Susceptibility to provoked cerebral infarction is not increased in a rat model of pharmacologically‐induced hypertension despite endothelial dysfunction

— An increase in susceptibility to provoked stroke has been described in a genetically‐determined rat model of hypertension. We investigated whether the susceptibility to provoked cerebral ischaemia was also increased in a rat model of pharmacologically‐induced hypertension with endothelial dysfunction. Chronic inhibition of nitric oxide synthase induced by Nω‐nitro‐L‐arginine methyl ester (L‐NAME) administration (50 or 75 mg. kg −1 day −1 ) in drinking water for 6 weeks caused a sustained hypertension, comparable in the two groups.
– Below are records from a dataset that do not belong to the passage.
`config.mk`:
```
export PLATFORM = sky130hd
export DESIGN_NAME = sha3_miner_csr
export DESIGN_NICKNAME = d
export VERILOG_FILES = /design/src/rtl/sha3_miner_pkg.sv /design/src/rtl/sha3_reset_sync.sv /design/src/rtl/sha3_miner_csr.sv
export SDC_FILE = /design/constraint.sdc
export NUM_CORES = 1
export LEC_CHECK = 0
export BUFFER_PORTS_ARGS = -buffer_cell sky130_fd_sc_hd__buf_2
export CAP_MARGIN = 10
export CORE_AREA = 3 3 283 285
export DETAILED_ROUTE_END_ITERATION = 10
export DIE_AREA = 0 0 286 288
export GPL_TIMING_DRIVEN = 0
export PLACE_DENSITY = 0.72
export SLEW_MARGIN = 0
export SYNTH_ARGS = -nofsm -noshare
export SYNTH_HDL_FRONTEND = slang
export SYNTH_SLANG_ARGS = --single-unit
```
`constraint.sdc`:
```
create_clock -name clk -period 2.05 [get_ports clk]
set_input_delay 0.3075 -clock clk [delete_from_list [all_inputs] [get_ports clk]]
set_output_delay 0.3075 -clock clk [all_outputs]
set_load 0.005 [all_outputs]
```
`src/rtl/sha3_miner_pkg.sv`:
```
// Shared constants for the SHA3 miner CSR bank: word addresses of every
// register, CONTROL field layout and IRQCTL bit positions.
package sha3_miner_pkg;

   // Word addresses on the Avalon-MM slave
   localparam logic [4:0] ADDR_HEADER0    = 5'h00;
   localparam logic [4:0] ADDR_HEADER7    = 5'h07;
   localparam logic [4:0] ADDR_DIFF0      = 5'h08;
   localparam logic [4:0] ADDR_DIFF7      = 5'h0F;
   localparam logic [4:0] ADDR_NONCE_LO   = 5'h10;
   localparam logic [4:0] ADDR_NONCE_HI   = 5'h11;
   localparam logic [4:0] ADDR_CONTROL    = 5'h12;
   localparam logic [4:0] ADDR_STATUS     = 5'h13;
   localparam logic [4:0] ADDR_SOL_LO     = 5'h14;
   localparam logic [4:0] ADDR_SOL_HI     = 5'h15;
   localparam logic [4:0] ADDR_IRQCTL     = 5'h16;
   localparam logic [4:0] ADDR_ELAPSED_LO = 5'h17;
   localparam logic [4:0] ADDR_ELAPSED_HI = 5'h18;
   localparam logic [4:0] ADDR_ID         = 5'h19;

   // Last address of the block that is frozen while the engine runs
   localparam logic [4:0] ADDR_PROTECT_LAST = ADDR_NONCE_HI;

   // CONTROL field layout: [17:10] padf, [9:2] padl, [1] test, [0] run
   localparam int CTRL_WIDTH    = 18;
   localparam int CTRL_RUN_BIT  = 0;
   localparam int CTRL_TEST_BIT = 1;
   localparam int CTRL_PADL_LSB = 2;
   localparam int CTRL_PADF_LSB = 10;

   typedef struct packed {
      logic [7:0] padf;
      logic [7:0] padl;
      logic       test;
      logic       run;
   } control_t;

   // IRQCTL layout: bit0 enable (RW), bit1 write-one-to-clear pending
   localparam int IRQCTL_EN_BIT  = 0;
   localparam int IRQCTL_CLR_BIT = 1;

   // True for addresses holding engine inputs (header, difficulty, nonce)
   function automatic logic is_protected(input logic [4:0] addr);
      return (addr <= ADDR_PROTECT_LAST);
   endfunction

endpackage

```
`src/rtl/sha3_reset_sync.sv`:
```
// Two-flop reset synchroniser: asserts asynchronously with rst_n low and
// releases on the second rising clk edge after rst_n returns high.
module sha3_reset_sync (
   input  logic clk,
   input  logic rst_n,
   output logic sync_rst
);

   logic [1:0] stage;

   // Shift zeros in after release; both flops preset while rst_n is low
   always_ff @(posedge clk or negedge rst_n) begin
      if (!rst_n) begin
         stage <= 2'b11;
      end else begin
         stage <= {stage[0], 1'b0};
      end
   end

   assign sync_rst = stage[1];

endmodule

```
`src/rtl/sha3_miner_csr.sv`:
```
// Control/status register bank for the SHA3-256 mining engine. Holds the
// engine's header, difficulty, start nonce and control words, captures the
// solution on the engine's IRQ edge, counts run cycles, and presents all of
// it on a 32-bit Avalon-MM slave with a single interrupt.
//
// Bus handshake: a read strobe in cycle N yields avs_readdata together with
// a one-cycle avs_readdatavalid pulse in cycle N+1; there is no wait-request,
// so every read and write is accepted in the cycle it is presented. The read
// data reflects register contents before any write issued in the same cycle.
module sha3_miner_csr
   import sha3_miner_pkg::*;
#(
   parameter logic [31:0] ID_VALUE  = 32'h5348_4133,
   parameter bit          AUTO_STOP = 1'b1
) (
   input  logic         clk,
   input  logic         rst_n,
   input  logic [4:0]   avs_address,
   input  logic         avs_write,
   input  logic [31:0]  avs_writedata,
   input  logic         avs_read,
   output logic [31:0]  avs_readdata,
   output logic         avs_readdatavalid,
   output logic         irq_out,
   output logic         miner_rst,
   output logic [255:0] header,
   output logic [255:0] difficulty,
   output logic [63:0]  start_nonce,
   output logic [17:0]  control,
   input  logic [63:0]  solution,
   input  logic [2:0]   status,
   input  logic         miner_irq
);

   // Register state
   logic [255:0] header_r;
   logic [255:0] diff_r;
   logic [63:0]  nonce_r;
   control_t     control_r;
   logic [63:0]  sol_r;
   logic         pending_r;
   logic         irq_en_r;
   logic         irq_out_r;
   logic         miner_irq_d;
   logic [63:0]  elapsed_r;
   logic [31:0]  elapsed_hi_hold;
   logic [31:0]  readdata_r;
   logic         readdatavalid_r;

   // Decoded strobes
   logic         irq_rise;
   logic         data_wr_ok;
   logic         ctrl_wr;
   logic         irqctl_wr;
   logic         irq_clr;
   logic         run_start;
   logic [7:0]   word_base;
   logic [31:0]  read_mux;

   // Engine reset follows the bus reset but releases synchronously
   sha3_reset_sync u_reset_sync (
      .clk      (clk),
      .rst_n    (rst_n),
      .sync_rst (miner_rst)
   );

   // Bit offset of the addressed 32-bit word within a 256-bit block
   assign word_base  = {avs_address[2:0], 5'b0_0000};

   assign irq_rise   = miner_irq & ~miner_irq_d;
   // Engine inputs are frozen while it is running so it never sees a torn value
   assign data_wr_ok = avs_write & is_protected(avs_address) & ~control_r.run;
   assign ctrl_wr    = avs_write & (avs_address == ADDR_CONTROL);
   assign irqctl_wr  = avs_write & (avs_address == ADDR_IRQCTL);
   assign irq_clr    = irqctl_wr & avs_writedata[IRQCTL_CLR_BIT];
   assign run_start  = ctrl_wr & ~control_r.run & avs_writedata[CTRL_RUN_BIT];

   // Read mux: combinational view of every register at the current address
   always_comb begin
      read_mux = 32'h0;
      if (avs_address <= ADDR_HEADER7) begin
         read_mux = header_r[word_base +: 32];
      end else if (avs_address <= ADDR_DIFF7) begin
         read_mux = diff_r[word_base +: 32];
      end else begin
         case (avs_address)
            ADDR_NONCE_LO:   read_mux = nonce_r[31:0];
            ADDR_NONCE_HI:   read_mux = nonce_r[63:32];
            ADDR_CONTROL:    read_mux = {14'h0, control_r};
            ADDR_STATUS:     read_mux = {28'h0, pending_r, status};
            ADDR_SOL_LO:     read_mux = sol_r[31:0];
            ADDR_SOL_HI:     read_mux = sol_r[63:32];
            ADDR_IRQCTL:     read_mux = {31'h0, irq_en_r};
            ADDR_ELAPSED_LO: read_mux = elapsed_r[31:0];
            // High half comes from the snapshot taken by the last low-half read
            ADDR_ELAPSED_HI: read_mux = elapsed_hi_hold;
            ADDR_ID:         read_mux = ID_VALUE;
            default:         read_mux = 32'h0;
         endcase
      end
   end

   // All CSR state: bus writes, solution capture, IRQ, run counter, read port
   always_ff @(posedge clk or negedge rst_n) begin
      if (!rst_n) begin
         header_r        <= '0;
         diff_r          <= '0;
         nonce_r         <= '0;
         control_r       <= '0;
         sol_r           <= '0;
         pending_r       <= 1'b0;
         irq_en_r        <= 1'b0;
         irq_out_r       <= 1'b0;
         miner_irq_d     <= 1'b0;
         elapsed_r       <= '0;
         elapsed_hi_hold <= '0;
         readdata_r      <= '0;
         readdatavalid_r <= 1'b0;
      end else begin
         miner_irq_d <= miner_irq;

         // Engine input words, writable only while stopped
         if (data_wr_ok) begin
            if (avs_address <= ADDR_HEADER7) begin
               header_r[word_base +: 32] <= avs_writedata;
            end else if (avs_address <= ADDR_DIFF7) begin
               diff_r[word_base +: 32] <= avs_writedata;
            end else if (avs_address == ADDR_NONCE_LO) begin
               nonce_r[31:0] <= avs_writedata;
            end else begin
               nonce_r[63:32] <= avs_writedata;
            end
         end

         if (ctrl_wr) begin
            control_r <= avs_writedata[CTRL_WIDTH-1:0];
         end

         if (irqctl_wr) begin
            irq_en_r <= avs_writedata[IRQCTL_EN_BIT];
         end

         if (irq_clr) begin
            pending_r <= 1'b0;
         end

         // Capture is placed after the bus updates so a simultaneous W1C or
         // CONTROL write cannot hide a freshly found solution
         if (irq_rise) begin
            sol_r     <= solution;
            pending_r <= 1'b1;
            if (AUTO_STOP) begin
               control_r.run <= 1'b0;
            end
         end

         irq_out_r <= pending_r & irq_en_r;

         // Run-cycle counter: restarts on a 0->1 run transition, saturates
         if (run_start) begin
            elapsed_r <= '0;
         end else if (control_r.run && !miner_irq && (elapsed_r != '1)) begin
            elapsed_r <= elapsed_r + 64'd1;
         end

         readdatavalid_r <= avs_read;
         if (avs_read) begin
            readdata_r <= read_mux;
            if (avs_address == ADDR_ELAPSED_LO) begin
               elapsed_hi_hold <= elapsed_r[63:32];
            end
         end
      end
   end

   assign header            = header_r;
   assign difficulty        = diff_r;
   assign start_nonce       = nonce_r;
   assign control           = control_r;
   assign irq_out           = irq_out_r;
   assign avs_readdata      = readdata_r;
   assign avs_readdatavalid = readdatavalid_r;

endmodule

```
==> results.ini, run 1 <==
[clock_tree]
htreeDepth=3
cts.reportedPaths.clkPinSlew_ns=0.06
cts_tree=yes
clockRootBuffer=clkbuf_16
clock_insertion_delay_worst_skew_ns=0.66
cts-root-to-sink-buffers=3
numClockSinks=793
numCtsBuffers=87

[logic_synthesis]
synth.top_cells.by_count=dfrtp_1 (791), mux2_2 (683), nand2_1 (163)
synth.most_common_cell=dfrtp_1
synth-async-reset-ratio_pct=100.0
synth-warning-count=0
synthesis.area_per_instance_sq_um=13.62
area_fraction_of_the_dominant_cell_type_after_synthesis_pct=54.25
synth_seq_cells=793
dominant_register_cell_in_the_synthesized_netlist=dfrtp_1
netlist_area_sq_mm=0.03649
synth_cell_types=67
netlist_top_cells_area=dfrtp_1 (54%), mux2_2 (21%), mux4_2 (7.9%)
post_synth_inst_count=2679
synthesis.nets=2794
number_of_enable_flip_flop_cells_after_synthesis=0
synth_top_cell_by_area=dfrtp_1
synth-seq-area-share_pct=54.39

[critical_path]
critPathRequiredTime_ns=2.62
crit_end_element=flip-flop
worst_reg2reg_path_startpoint=elapsed_r[7]$_DFFE_PN0P_
worst_setup_path_start_kind=flip-flop
worst_ep_arrival_time_ns=2.78
critical_path.startpoint=elapsed_r[7]$_DFFE_PN0P_
timing_worst_setup_path_type=reg -> reg
maximum_net_fanout_on_the_critical_path=5

[cells_and_area]
num-fill-cells=5851
final_net_count=3857
multiInputGateArea_sq_mm=0.01774
sequential_cell_area_sq_mm=0.01989
drive_above_1_share_pct=57.89
syn_to_final_growth_pct=39.12

[placed_design]
portBuffers=718
dpl.hpwl_um=117500
place_congestion=0.9915

[global_route]
grt_antenna_before_repair=8
grt_first_pass_wirelength_um=223300
grt.total_usage_pct=38.07
largest_net_degree_at_the_start_of_global_routing=118
grt-ovfl-total=0
first_global_vias=29340

[detailed_routing]
drc_errors=0
route.detailed.vias_per_inst=6.297
vias_after_detailed_routing=30590
drt_first_pass_iters=6
ant_nets=0
dr.first_iter.drc_count=3463
drt-total-wl_um=165900
routedWlPerCell_um=34.15

[timing]
final_critical_period_ns=2.215
whs_ns=0.09779
unrepaired_setup_endpoints_after_global_routing=true
tightestPinTransition_ns=1.111
timing.final.max_slew_violations=0
final_hold_viol_count=0
setup_violations=123
layout_setup_ws_ns=-0.1645
timing.fmax_mhz=451.6
final_min_period_over_clock_period_pct=108.0
clock-skew-final_ns=0.02966
slew_headroom_pct=25.91

[die]
rows=102
floorplan.initialDensity_pct=47.02
die_area_sq_mm=0.08237
fp.dieW_um=286
pin_count=738
placeableCoreArea_sq_mm=0.07759
die_h_um=288

[power]
cellPowerDensity_mw_per_mm2=960.3
totalPowerFinal_uw=48750
cellLeakagePower_uw=0.02435
ir_worst_vdd_v=0.0009671

[status]
violated_checks=setup timing
result_of_the_run=finished, violations left

[flow_run]
number_of_maximum_capacitance_violations=0

[min_path]
hp-class=in -> reg
hold_path.startpoint=avs_writedata[29]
Endothelium‐dependent relaxation induced by acetylcholine or A22187 was significantly, and dose‐dependently, impaired in rats receiving L‐NAME, as proven by a decrease in maximal relaxation and increase of EC 50 , as compared to control. Endothelium‐independent relaxation induced by sodium nitroprusside was not different in the three groups. Aortic media area was significantly, and dose‐dependently, increased following chronic nitric oxide inhibition. Cerebral infarct volumes were not increased in L‐NAME‐treated groups independently of the level of endothelial dysfunction induced by chronic L‐NAME administration. These data demonstrate that susceptibility to cerebral infarction was not increased in a non‐genetically determined hypertension model in spite of the development of endothelial dysfunction and vascular structure alterations.